Is it because of overfitting? Or because we want some independent statistics based on the test result, just for error estimation?
@Sebastian [If you only use the test set: ]"The test set error of the final chose model will underestimate the true test error, sometimes significantly" [Hastie et al]
The validation set is often used to tune hyper-parameters. For example, in the deep learning community, tuning the network layer size, hidden unit number, regularization term(wether L1 or L2) depends on the validation set
What is the correct way to split the sets? Should the selection be random? What if you have pictures that are similar? Won't this damage your ability to generalize? If you have two sets taken in separate locations wouldn't it be better to take one as training set and the other as the test set?
@user695652 I see you quote the Elements of Statistical Learning. But I don't understand intuitively why this is true? When I train my model on the training data set, I did not use any data in the test data set. Also, if I didn't do any feature engineering, i.e., I just use the original set of features in my data set, then there shouldn't be any information leakage. So in this case, why I still need the validation set? Why if I just use the test set, it will underestimate the true test error?

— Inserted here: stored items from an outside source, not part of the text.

This is an optimization exercise on Yosys and OpenROAD, whose aim is small area, a short achievable clock period and few clock cycles, not a production implementation.
Function was checked by simulation only, so behaviour that the tests miss may differ from the original.

$ cat config.mk
export PLATFORM = sky130hd
export DESIGN_NAME = laser_stripe_center_extract
export DESIGN_NICKNAME = laser_stripe_center_extract
export VERILOG_FILES = /design/flow/design.v
export SDC_FILE = /design/flow/constraint.sdc
export NUM_CORES = 4
export LEC_CHECK = 0
export CAP_MARGIN = 20
export CORE_MARGIN = 2
export CORE_UTILIZATION = 40
export SLEW_MARGIN = 20
$ cat design.v
package lsce_pkg;
  localparam int MAX_COLUMNS = 4096;
  localparam int MAX_ROWS    = 4096;
  localparam int COL_W       = 12;
  localparam int CNT_W       = 13;
  localparam int ROW_W       = 12;
  localparam int GRAD_W      = 9;
  localparam int CENTRE_W    = 20;
  localparam int CENTRE_MAX  = 1048320;
  localparam logic [1:0] REG_GRAD_THRESHOLD = 2'd0;
  localparam logic [1:0] REG_WIDTH_MIN      = 2'd1;
  localparam logic [1:0] REG_WIDTH_MAX      = 2'd2;
  typedef struct packed {
    logic        [8:0]  thr;
    logic signed [12:0] wmin;
    logic signed [12:0] wmax;
  } cfg_t;
  typedef struct packed {
    logic signed [GRAD_W-1:0] pk0;
    logic signed [GRAD_W-1:0] pk1;
    logic signed [GRAD_W-1:0] pk2;
    logic signed [GRAD_W-1:0] tr0;
    logic signed [GRAD_W-1:0] tr1;
    logic signed [GRAD_W-1:0] tr2;
    logic signed [GRAD_W-1:0] prev;
    logic        [COL_W-1:0]  pk_col;
    logic        [COL_W-1:0]  tr_col;
    logic                     pk_pend;
    logic                     tr_pend;
  } track_t;
  typedef struct packed {
    logic signed [GRAD_W-1:0] pk0;
    logic signed [GRAD_W-1:0] pk1;
    logic signed [GRAD_W-1:0] pk2;
    logic signed [GRAD_W-1:0] tr0;
    logic signed [GRAD_W-1:0] tr1;
    logic signed [GRAD_W-1:0] tr2;
    logic        [COL_W-1:0]  m;
    logic        [COL_W-1:0]  nn;
    logic        [CNT_W-1:0]  n;
    logic        [ROW_W-1:0]  row;
    logic                     last;
  } job_t;
endpackage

Is it like validation is testing against the known, and 'testing' is against the unknown?
@YonatanSimson Models don't usually generalize well enough that you could train in only one location and have it work well in the other one, so the only reason you would do that is if you don't care about your model working as well as possible, but *do* care about testing how well your model generalizes. When your test set comes from the same distribution as the training set, it still tells you how much you overfit because the data isn't exactly the same, and overfitting is about working only on the exact data in your training set.
@KevinKim user695652 is saying that you will underestimate the true test error if you use the test set to train hyperparameters (size of model, feature selection, etc) instead of using a validation set for that. If you're saying that you don't train any hyperparameters, then you also don't need a validation data set.
@alltom I see. But there is still some logic that I am missing: If the validation set is used for model selection, i.e., choose the model that has the best performance on the validation set (rather than the model that has the best performance on the training set), then is it just another overfitting? i.e., overfitting on the validation set? Then how can we expect that the model with the best performance on the validation set will also have best performance on the test set among all the models I am comparing? If the answer is no, then what's the point of the validation set?
@KevinKim You train a model with examples from the training set, then evaluate the model with examples from the validation set—which it has never seen—to choose the model that generalizes the best. The model that does the best on the validation data with no additional training is most likely to do the best on other data sets (such as the test set), so long as they're all drawn from the same distribution.